I answered that it would depend on a variety of factors including network latency, packet creation and collation etc. But the interviewer wanted a specific number, to which i answered something like 10 Secs :) ( > 8 secs ). Is there an exact formula for this?

A: 

If it was simply '1GB of data' then 8 seconds is correct, as you're probably talking purely about the transport layer.

But saying a 1GB file implies you're higher up the network stack, and like you say, other factors come into play as the transmission goes down through the stack on the sending end, and back up on the receiving end.

So I think you answered correctly!

Paul Dixon
+2  A: 

Yes in theory, no in practice. (you were completely correct about the real world, it depends on a squillion factors, which slow down the link, add latency, and pauses etc etc etc).
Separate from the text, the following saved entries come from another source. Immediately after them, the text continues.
`config.mk`:
```
export PLATFORM = sky130hd
export DESIGN_NAME = bcc_charger_control
export DESIGN_NICKNAME = d
export VERILOG_FILES = /design/src/hdl/bcc_pkg.sv /design/src/hdl/bcc_charger_control.sv
export VERILOG_INCLUDE_DIRS = /design/src /design/src/hdl
export SDC_FILE = /design/constraint.sdc
export NUM_CORES = 1
export LEC_CHECK = 0
export BUFFER_PORTS_ARGS = -buffer_cell sky130_fd_sc_hd__buf_4
export CORE_MARGIN = 4
export CORE_UTILIZATION = 40
export DETAILED_ROUTE_END_ITERATION = 10
export HOLD_SLACK_MARGIN = 0.06
export PLACE_DENSITY = 0.69
export SLEW_MARGIN = 20
export SYNTH_ARGS = -nofsm -noshare
export SYNTH_HDL_FRONTEND = slang
export SYNTH_SLANG_ARGS = --single-unit
```
`constraint.sdc`:
```
create_clock -name mclk_i -period 3 [get_ports mclk_i]
set_input_delay 0.15 -clock mclk_i [delete_from_list [all_inputs] [get_ports mclk_i]]
set_output_delay 0.15 -clock mclk_i [all_outputs]
set_load 0.005 [all_outputs]
```
`src/hdl/bcc_defines.svh`:
```
// Register offsets, field positions, reset values and timing counts of the charger control.
// Assumes inclusion by bare name from the design file.
`ifndef BCC_DEFINES_SVH
`define BCC_DEFINES_SVH
`define BCC_OFS_THERM1 8'h1a
`define BCC_OFS_THERM2 8'h1b
`define BCC_OFS_THERM3 8'h1c
`define BCC_OFS_CHGCTL 8'h1d
`define BCC_OFS_PRETHR 8'h1e
`define BCC_OFS_DSWCTL 8'h2f
`define BCC_OFS_FLTCFG 8'h35
`define BCC_OFS_STATUS 8'h40
`define BCC_OFS_WEAKCTL 8'h41
// Thermal config 1/2: [2:0] zone current modifier, [3] zone charge enable, [4] voltage reduce.
`define BCC_TC_MOD_LSB 0
`define BCC_TC_ZEN_BIT 3
`define BCC_TC_VRED_BIT 4
// Thermal config 3: [0] control enable, [2:1] pull-up config.
`define BCC_TC3_EN_BIT 0
`define BCC_TC3_PU_LSB 1
// Charger control 1: [0] charge enable, [3:1] precharge current code.
`define BCC_CC_EN_BIT 0
`define BCC_CC_PCUR_LSB 1
// Data switch: [1:0] switch mode, [3:2] aux mode, [4] aux level.
`define BCC_DS_AUXM_LSB 2
`define BCC_DS_LVL_BIT 4
// Fault input config: [0] fault input enable, [1] suspend mask.
`define BCC_FC_EN_BIT 0
`define BCC_FC_SMASK_BIT 1
// Weak battery control: [0] weak battery enable.
`define BCC_WB_EN_BIT 0
`define BCC_RST_THERM 8'h00
`define BCC_RST_CHGCTL 8'h00
`define BCC_RST_PRETHR 8'h00
`define BCC_RST_DSWCTL 8'h00
`define BCC_RST_FLTCFG 8'h01
`define BCC_RST_WEAKCTL 8'h01
`define BCC_CLK_MHZ 100
`define BCC_DONE_DEB_US 140
`define BCC_DONE_DEB_CYC (`BCC_DONE_DEB_US * `BCC_CLK_MHZ)
`define BCC_WEAK_MIN 2
`define BCC_WEAK_CYC (`BCC_WEAK_MIN * 64'd60 * 64'd1000000 * `BCC_CLK_MHZ)
`define BCC_ILIM_500MA 8'h04
`define BCC_ILIM_ZERO 8'h00
`define BCC_PCUR_MAX 3'h7
`endif

```
`src/hdl/bcc_pkg.sv`:
```
// Types shared by the charger control logic.
// Assumes the defines header is available on the include path.
package bcc_pkg;
  typedef enum logic [2:0] {
    BCC_IDLE = 3'b000,
    BCC_PRE = 3'b001,
    BCC_FAST = 3'b010,
    BCC_TERM = 3'b011,
    BCC_DONE = 3'b100,
    BCC_FAULT = 3'b101
  } bcc_phase_e;
  typedef enum logic [1:0] {
    BCC_CONV_OFF = 2'b00,
    BCC_CONV_VSRC = 2'b01,
    BCC_CONV_ISRC = 2'b10
  } bcc_conv_e;
  typedef enum logic [1:0] {
    BCC_WB_IDLE = 2'b00,
    BCC_WB_RUN = 2'b01,
    BCC_WB_EXPIRED = 2'b10
  } bcc_weak_e;
endpackage
```
`src/hdl/bcc_charger_control.sv`:
```
// Charger control: phase sequencing, done debounce, thermal zones, weak battery, pins.
// Assumes a register write/read port from an external serial slave and analog comparators
// that are synchronous to mclk_i except the two host pins, which are synchronised here.
// Analog loops and the serial slave sit outside.
//
// Behaviour
// - Voltage-source mode in precharge/termination, current in fast charge, else off.
// - Precharge current programmable, capped at 500mA.
// - Per-zone three-bit fast current modifier.
// - Precharge threshold from its config register.
// - No charge done while input limit active.
// - Done must hold 140us before declaring.
// - Thermal zones apply only when enabled.
// - Outside all zones, charger off when monitoring.
// - Pull-up field enables thermistor switch.
// - Per-zone charge disable and voltage reduction.
// - SDP and low battery: 500mA, 2min, zero.
// - Clearing weak enable stops sequence, host control.
// - Thermistor pulled high clears battery present.
// - Data switch manual or automatic on SDP/CDP.
// - Aux regulator auto or manual, level selectable.
// - Host pins honoured only with input supply.
// - Suspend opens switch, zero limit, unless masked.
// - Fault input places charger in fault.
// - Orientation low when CC1 active, else released.
// - System OK asserted while rail above threshold.
// - Rail undervoltage opens input protection switch.
// - Connector supply enable when powered device found.
// - Fault input active low, high releases.
// - Latched faults persist until charge enable cycled.
`timescale 1ns/1ps
`include "bcc_defines.svh"
module bcc_charger_control
  import bcc_pkg::*;
#(
  // Countdown length; wider than 32 bits.
  parameter longint unsigned WEAK_CYCLES = `BCC_WEAK_CYC
) (
  input wire logic mclk_i,
  input wire logic rst_i,

  // Register port.
  input wire logic reg_wr_i,
  input wire logic [7:0] reg_addr_i,
  input wire logic [7:0] reg_wdata_i,
  output logic [7:0] reg_rdata_o,
  output logic reg_valid_o,

  // Supply, host pins and comparators.
  input wire logic input_supply_i,
  input wire logic force_suspend_in_i,
  input wire logic fault_in_n_i,
  input wire logic thermistor_sense_high_i,
  input wire logic [1:0] temp_zone_i,
  input wire logic temp_in_zone_i,
  input wire logic bat_below_precharge_i,
  input wire logic done_current_i,
  input wire logic ilim_active_i,
  input wire logic timer_expired_i,
  input wire logic sys_above_uv_i,
  input wire logic sdp_detected_i,
  input wire logic cdp_detected_i,
  input wire logic cc1_active_i,
  input wire logic vconn_needed_i,

  // Charger phase and converter.
  output logic [2:0] phase_o,
  output logic [1:0] conv_mode_o,
  output logic [2:0] precharge_current_o,
  output logic [2:0] fast_current_mod_o,
  output logic [7:0] precharge_threshold_o,
  output logic voltage_reduce_o,
  output logic charge_done_o,
  output logic thermistor_pullup_o,

  // Input path and switches.
  output logic [7:0] input_ilim_o,
  output logic ilim_override_o,
  output logic input_switch_open_o,
  output logic data_switch_on_o,
  output logic aux_regulator_out_o,
  output logic aux_regulator_level_o,

  // Open-drain pins as level and enable.
  output logic orientation_out_o,
  output logic orientation_out_oe_o,
  output logic system_ok_out_o,
  output logic system_ok_out_oe_o,
  output logic conn_supply_enable_o
);

  // ===========================================================================
  // Registers
  // ===========================================================================
  // Host-written configuration.
  logic [7:0] thermal_config_1;
  logic [7:0] thermal_config_2;
  logic [7:0] thermal_config_3;
  logic [7:0] charger_control_1;
  logic [7:0] precharge_threshold_config;
  logic [7:0] data_switch_control;
  logic [7:0] fault_input_config;
  logic [7:0] weak_control;

  // Pin synchroniser stages.
  logic susp_s1;
  logic susp_s2;
  logic flt_s1;
  logic flt_s2;

  // Sequencer state and counters.
  bcc_phase_e phase;
  bcc_weak_e weak_state;
  logic [13:0] deb_cnt;
  logic [33:0] weak_cnt;
  logic done_flag;
  logic chg_en_d;
  logic fault_latched;

  // Register writes from the serial slave.
  always_ff @(posedge mclk_i) begin
    if (rst_i) begin
      thermal_config_1 <= `BCC_RST_THERM;
      thermal_config_2 <= `BCC_RST_THERM;
      thermal_config_3 <= `BCC_RST_THERM;
      charger_control_1 <= `BCC_RST_CHGCTL;
      precharge_threshold_config <= `BCC_RST_PRETHR;
      data_switch_control <= `BCC_RST_DSWCTL;
      fault_input_config <= `BCC_RST_FLTCFG;
      weak_control <= `BCC_RST_WEAKCTL;
    end else if (reg_wr_i) begin
      case (reg_addr_i)
        `BCC_OFS_THERM1: thermal_config_1 <= reg_wdata_i;
        `BCC_OFS_THERM2: thermal_config_2 <= reg_wdata_i;
        `BCC_OFS_THERM3: thermal_config_3 <= reg_wdata_i;
        `BCC_OFS_CHGCTL: charger_control_1 <= reg_wdata_i;
        `BCC_OFS_PRETHR: precharge_threshold_config <= reg_wdata_i;
        `BCC_OFS_DSWCTL: data_switch_control <= reg_wdata_i;
        `BCC_OFS_FLTCFG: fault_input_config <= reg_wdata_i;
        `BCC_OFS_WEAKCTL: weak_control <= reg_wdata_i;
        default: ;
      endcase
    end
  end

  // Control bits decoded from the registers.
  wire charge_enable = charger_control_1[`BCC_CC_EN_BIT];
  wire [2:0] pcur_code = charger_control_1[`BCC_CC_PCUR_LSB +: 3];
  wire thermal_control_enable = thermal_config_3[`BCC_TC3_EN_BIT];
  wire [1:0] thermistor_pullup_config = thermal_config_3[`BCC_TC3_PU_LSB +: 2];

  // Switch and regulator modes.
  wire [1:0] data_switch_mode = data_switch_control[1:0];
  wire [1:0] aux_mode = data_switch_control[`BCC_DS_AUXM_LSB +: 2];
  wire aux_regulator_level = data_switch_control[`BCC_DS_LVL_BIT];

  // Pin and countdown enables.
  wire fault_in_enable = fault_input_config[`BCC_FC_EN_BIT];
  wire suspend_mask = fault_input_config[`BCC_FC_SMASK_BIT];
  wire weak_battery_enable = weak_control[`BCC_WB_EN_BIT];

  // ===========================================================================
  // Pin synchronisers
  // ===========================================================================
  // Two stages for the asynchronous host pins; only stage two is used.
  always_ff @(posedge mclk_i) begin
    if (rst_i) begin
      susp_s1 <= 1'b0;
      susp_s2 <= 1'b0;
      flt_s1 <= 1'b1;
      flt_s2 <= 1'b1;
    end else begin
      susp_s1 <= force_suspend_in_i;
      susp_s2 <= susp_s1;
      flt_s1 <= fault_in_n_i;
      flt_s2 <= flt_s1;
    end
  end

  // Pin effects gated by input supply presence.
  wire suspend_active = input_supply_i && susp_s2 && !suspend_mask;
  wire forced_fault = input_supply_i && fault_in_enable && !flt_s2;

  // ===========================================================================
  // Thermal zones
  // ===========================================================================
  // Zone 0 is the cold zone, 1 the middle zone, 2 the hot zone.
  wire zone_cold = (temp_zone_i == 2'd0);
  wire zone_hot = (temp_zone_i == 2'd2);
  wire [7:0] zone_cfg = zone_hot ? thermal_config_2 : thermal_config_1;
  wire zone_charge_enable = zone_cfg[`BCC_TC_ZEN_BIT];
  wire zone_voltage_reduce = zone_cfg[`BCC_TC_VRED_BIT];
  wire [2:0] zone_fast_current_mod = zone_cfg[`BCC_TC_MOD_LSB +: 3];

  // Cold or hot zone may forbid charging.
  wire zone_block = (zone_cold || zone_hot) && !zone_charge_enable;
  wire thermal_off = thermal_control_enable && (!temp_in_zone_i || zone_block);

  // ===========================================================================
  // Charge phase sequencing
  // ===========================================================================
  // Release edge and qualifiers.
  wire chg_en_fall = chg_en_d && !charge_enable;
  wire done_raw = done_current_i && !ilim_active_i;
  wire allow = charge_enable && !thermal_off && !suspend_active && !forced_fault;

  // Next phase.
  bcc_phase_e next_phase;

  // Next phase; latched faults leave only on a charge enable cycle.
  always_comb begin
    next_phase = phase;
    case (phase)
      BCC_IDLE: if (allow) next_phase = BCC_PRE;
      BCC_PRE: begin
        if (!allow) next_phase = BCC_IDLE;
        else if (!bat_below_precharge_i) next_phase = BCC_FAST;
      end
      BCC_FAST: if (!allow) next_phase = BCC_IDLE;
        else if (done_current_i) next_phase = BCC_TERM;
      BCC_TERM: if (!allow) next_phase = BCC_IDLE;
        else if (done_flag) next_phase = BCC_DONE;
      BCC_DONE: if (!allow) next_phase = BCC_IDLE;
      default: next_phase = BCC_FAULT;
    endcase
    // Faults override every phase.
    if (fault_latched || forced_fault) next_phase = BCC_FAULT;
    else if (phase == BCC_FAULT) next_phase = BCC_IDLE;
  end

  // Phase register and latched fault.
  always_ff @(posedge mclk_i) begin
    if (rst_i) begin
      phase <= BCC_IDLE;
      chg_en_d <= 1'b0;
      fault_latched <= 1'b0;
    end else begin
      phase <= next_phase;
      chg_en_d <= charge_enable;
      if (timer_expired_i && phase != BCC_IDLE) fault_latched <= 1'b1;
      else if (chg_en_fall) fault_latched <= 1'b0;
    end
  end

  // Done debounce.
  always_ff @(posedge mclk_i) begin
    if (rst_i) begin
      deb_cnt <= 14'h0000;
      done_flag <= 1'b0;
    end else if (!done_raw || phase != BCC_TERM) begin
      deb_cnt <= 14'h0000;
      done_flag <= 1'b0;
    end else if (deb_cnt == 14'(`BCC_DONE_DEB_CYC - 1)) begin
      done_flag <= 1'b1;
    end else begin
      deb_cnt <= deb_cnt + 14'h0001;
    end
  end

  // ===========================================================================
  // Weak battery timer
  // ===========================================================================
  // Countdown start.
  wire weak_start = sdp_detected_i && bat_below_precharge_i;

  // Weak battery countdown.
  always_ff @(posedge mclk_i) begin
    if (rst_i) begin
      weak_state <= BCC_WB_IDLE;
      weak_cnt <= 34'h0;
    end else if (!weak_battery_enable || !input_supply_i) begin
      weak_state <= BCC_WB_IDLE;
      weak_cnt <= 34'h0;
    end else begin
      case (weak_state)
        BCC_WB_IDLE: if (weak_start) weak_state <= BCC_WB_RUN;
        BCC_WB_RUN: begin
          if (weak_cnt == 34'(WEAK_CYCLES - 1)) weak_state <= BCC_WB_EXPIRED;
          else weak_cnt <= weak_cnt + 34'h1;
        end
        BCC_WB_EXPIRED: ;
        default: weak_state <= BCC_WB_IDLE;
      endcase
    end
  end

  // ===========================================================================
  // Output stage
  // ===========================================================================
  // Converter and switch decode.
  wire pre_like = (phase == BCC_PRE) || (phase == BCC_TERM);
  wire [2:0] pcur = (pcur_code > `BCC_PCUR_MAX) ? `BCC_PCUR_MAX : pcur_code;
  wire port_ok = sdp_detected_i || cdp_detected_i;
  wire dsw_on = (data_switch_mode == 2'b01) ||
                ((data_switch_mode == 2'b10) && port_ok);
  wire aux_on = input_supply_i && ((aux_mode == 2'b01) ||
                ((aux_mode == 2'b10) && port_ok));

  // Forced zero input limit.
  wire zero_ilim = suspend_active || (weak_state == BCC_WB_EXPIRED);

  // Register read mux.
  wire [7:0] rd_mux =
    (reg_addr_i == `BCC_OFS_THERM1) ? thermal_config_1 :
    (reg_addr_i == `BCC_OFS_THERM2) ? thermal_config_2 :
    (reg_addr_i == `BCC_OFS_THERM3) ? thermal_config_3 :
    (reg_addr_i == `BCC_OFS_CHGCTL) ? charger_control_1 :
    (reg_addr_i == `BCC_OFS_PRETHR) ? precharge_threshold_config :
    (reg_addr_i == `BCC_OFS_DSWCTL) ? data_switch_control :
    (reg_addr_i == `BCC_OFS_FLTCFG) ? fault_input_config :
    (reg_addr_i == `BCC_OFS_WEAKCTL) ? weak_control :
    (reg_addr_i == `BCC_OFS_STATUS) ?
      {cc1_active_i, fault_latched, done_flag, !thermistor_sense_high_i, 1'b0, phase} : 8'h00;

  // Mapped address flag.
  wire rd_valid = (rd_mux != 8'h00) || (reg_addr_i == `BCC_OFS_THERM1) ||
                  (reg_addr_i == `BCC_OFS_THERM2) || (reg_addr_i == `BCC_OFS_THERM3) ||
                  (reg_addr_i == `BCC_OFS_CHGCTL) || (reg_addr_i == `BCC_OFS_PRETHR) ||
                  (reg_addr_i == `BCC_OFS_DSWCTL) || (reg_addr_i == `BCC_OFS_FLTCFG) ||
                  (reg_addr_i == `BCC_OFS_WEAKCTL) || (reg_addr_i == `BCC_OFS_STATUS);

  // All outputs registered.
  // Open-drain levels stay low.
  always_ff @(posedge mclk_i) begin
    if (rst_i) begin
      reg_rdata_o <= 8'h00;
      reg_valid_o <= 1'b0;
      phase_o <= 3'h0;
      conv_mode_o <= 2'h0;
      precharge_current_o <= 3'h0;
      fast_current_mod_o <= 3'h0;
      precharge_threshold_o <= 8'h00;
      voltage_reduce_o <= 1'b0;
      charge_done_o <= 1'b0;
      thermistor_pullup_o <= 1'b0;
      input_ilim_o <= 8'h00;
      ilim_override_o <= 1'b0;
      input_switch_open_o <= 1'b1;
      data_switch_on_o <= 1'b0;
      aux_regulator_out_o <= 1'b0;
      aux_regulator_level_o <= 1'b0;
      orientation_out_o <= 1'b0;
      orientation_out_oe_o <= 1'b0;
      system_ok_out_o <= 1'b0;
      system_ok_out_oe_o <= 1'b0;
      conn_supply_enable_o <= 1'b0;
    end else begin
      reg_rdata_o <= rd_mux;
      reg_valid_o <= rd_valid;
      phase_o <= phase;
      conv_mode_o <= pre_like ? BCC_CONV_VSRC :
                     (phase == BCC_FAST) ? BCC_CONV_ISRC : BCC_CONV_OFF;
      precharge_current_o <= pcur;
      fast_current_mod_o <= thermal_control_enable ? zone_fast_current_mod : 3'h0;
      precharge_threshold_o <= precharge_threshold_config;
      voltage_reduce_o <= thermal_control_enable && zone_voltage_reduce;
      charge_done_o <= (phase == BCC_DONE);
      thermistor_pullup_o <= (phase != BCC_IDLE) || (thermistor_pullup_config != 2'b00);
      input_ilim_o <= zero_ilim ? `BCC_ILIM_ZERO : `BCC_ILIM_500MA;
      ilim_override_o <= zero_ilim || (weak_state == BCC_WB_RUN);
      input_switch_open_o <= suspend_active || !sys_above_uv_i;
      data_switch_on_o <= dsw_on;
      aux_regulator_out_o <= aux_on;
      aux_regulator_level_o <= aux_regulator_level;

      // Supply-gated pin enables.
      orientation_out_oe_o <= input_supply_i && cc1_active_i;
      system_ok_out_oe_o <= input_supply_i && sys_above_uv_i;
      conn_supply_enable_o <= input_supply_i && vconn_needed_i;
    end
  end

endmodule

```
==> flow_metrics.env <==
export IMPL_outcome="completed"
export IMPL_peakVddDrop_mv=0.493
export IMPL_cp_max_fo=10
export IMPL_final_max_slew_violation_count=0
export IMPL_root_buffer="clkbuf_16"
export IMPL_cts_setup_buffers=0
export IMPL_crit_type="flop to flop"
export IMPL_grt_use_met3=0.0439
export IMPL_syn_to_final_growth_pct=18.8
export IMPL_grt_overflow=0
export IMPL_synth_area_sq_mm=0.00727
export IMPL_grt_max_degree=93
export IMPL_end_kind="flop"
export IMPL_startpoint_type="flop"
export IMPL_synth_area_per_cell_sq_um=8.54
export IMPL_final_cell_mix="dfxtp_1 (164), buf_4 (88), nor2_1 (83)"
export IMPL_groute_usage_overall=0.188
export IMPL_ys_async_sr_fraction=0
export IMPL_num_antenna_cells=0
export IMPL_hold_start="reg_wdata_i[2]"
export IMPL_hold_viol=0
export IMPL_met1_usage=0.260
export IMPL_synth_top_family_by_area="simple AND/OR/NAND/NOR gates"
export IMPL_coreArea_sq_mm=0.0179
export IMPL_synthSimpleGateAreaFrac=0.269
export IMPL_path_clk_slew_ns=0.06
export IMPL_cp_arrival_ns=2.82
export IMPL_routabilityCongestion=0.855
export IMPL_worstMarginPinSlew_ns=0.955
export IMPL_ant_nets=0
export IMPL_avgRoutedWirePerCell_um=16.6
export IMPL_power_uw=4450
export IMPL_rr_worst_depth=5
export IMPL_fill_cells=1702
export IMPL_fin_area_sq_mm=0.00863
export IMPL_rsz0062_at_grt="no"
export IMPL_die_w_um=143
export IMPL_drive_gt1_frac=0.146
export IMPL_layout_commonest_cell="dfxtp_1"
export IMPL_dr_pass1_iters=5
export IMPL_r2r_slack_ns=0.54
export IMPL_cts_sink_count=164
export IMPL_finalCritPeriodShare=0.821
export IMPL_synth_seq_cells=164
export IMPL_insertion_delay_ns=0.42
export IMPL_maxCapViolations=0
export IMPL_max_freq_ghz=0.406
export IMPL_p_leak_uw=0.00298
export IMPL_cts_inserted_buffers=17
export IMPL_busiest_layer="met2"
export IMPL_num_vias=6344
export IMPL_fp_dieArea_sq_mm=0.0204
export IMPL_multiInputGateArea_sq_mm=0.00365
export IMPL_yosysSeqAreaShare=0.452
export IMPL_core_rowCount=49
export IMPL_hold_class="input pin to flop"
export IMPL_pin_count=84
export IMPL_synthFlopType="dfxtp_1"
export IMPL_synth_edf_count=0
export IMPL_finClkSkew_ns=0.0109
export IMPL_start_util=0.406
export IMPL_cts_tree="yes"
export IMPL_synthXorXnorAreaFrac=0.0313
export IMPL_portBuffers=74
export IMPL_place_area_sq_mm=0.00794
export IMPL_utilization=0.482
export IMPL_min_path_cells=3
export IMPL_ff_latch_area_sq_mm=0.00328
export IMPL_layout_min_cycle_time_ns=2.46
export IMPL_grtUsageMet2=0.293
export IMPL_muxShareOfSynthArea=0.0553
export IMPL_clockBufferDepth=2
export IMPL_setup_viol=0
export IMPL_dp_hpwl_mm=12.8
export IMPL_power_density_mw_per_mm2=515
export IMPL_synth_cell_types=65
export IMPL_min_to="fault_input_config[2]"
export IMPL_grt_pass1_wl_mm=30.9
export IMPL_routed_wl_mm=19.1
export IMPL_htreeDepth=4
export IMPL_netlist_instances=851
export IMPL_r2r_start="weak_cnt[12]"
export IMPL_drtIter0Drc=463
export IMPL_worstPathRequired_ns=3.35
export IMPL_ys_warn_count=0
export IMPL_grt_pass1_vias=5898
export IMPL_r2r_end="weak_cnt[33]"
export IMPL_nets=949
export IMPL_setup_tns_ns=0
export IMPL_hold_ws_ns=0.0835
export IMPL_synthAdderAreaFrac=0.00344
export IMPL_die_h_um=143
export IMPL_route_detailed_drc=0
export IMPL_synth_compound_area_frac=0.138
export IMPL_routed_via_density=5.50
export IMPL_antenna_found_initial=1
export IMPL_max_slew_margin_rel=0.363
In theory though, an "1GBS" connection runs at One Giga-Bits Per second. while an "1GB" file will be One Giga-Bytes in size. A byte is 8 bits, and therefore it would take 8 seconds to transfer. In an interview, I imagine it was this answer that he was after.

Edited: For One - Eight confuddelation.

Andrew M
+1  A: 

1 GibiByte or 1 GigaByte?

1 GiB = 2^10 = 1 073 741 824 bytes = 8.58 seconds at 1Gbps
1 GB = 10^9 = 1 000 000 000 bytes

Sam
Neither, http://en.wikipedia.org/wiki/Gigabit_per_second
bronzebeard
A: 

If the file is on a RAM drive, then slightly more than 8 seconds. Without using jumbo frames, you're looking at the ethernet overhead of something like 5%. If the file is on a hard drive, then the lower bound of what's likely with typical hardware is 20 seconds, limited by the read speed of the drive.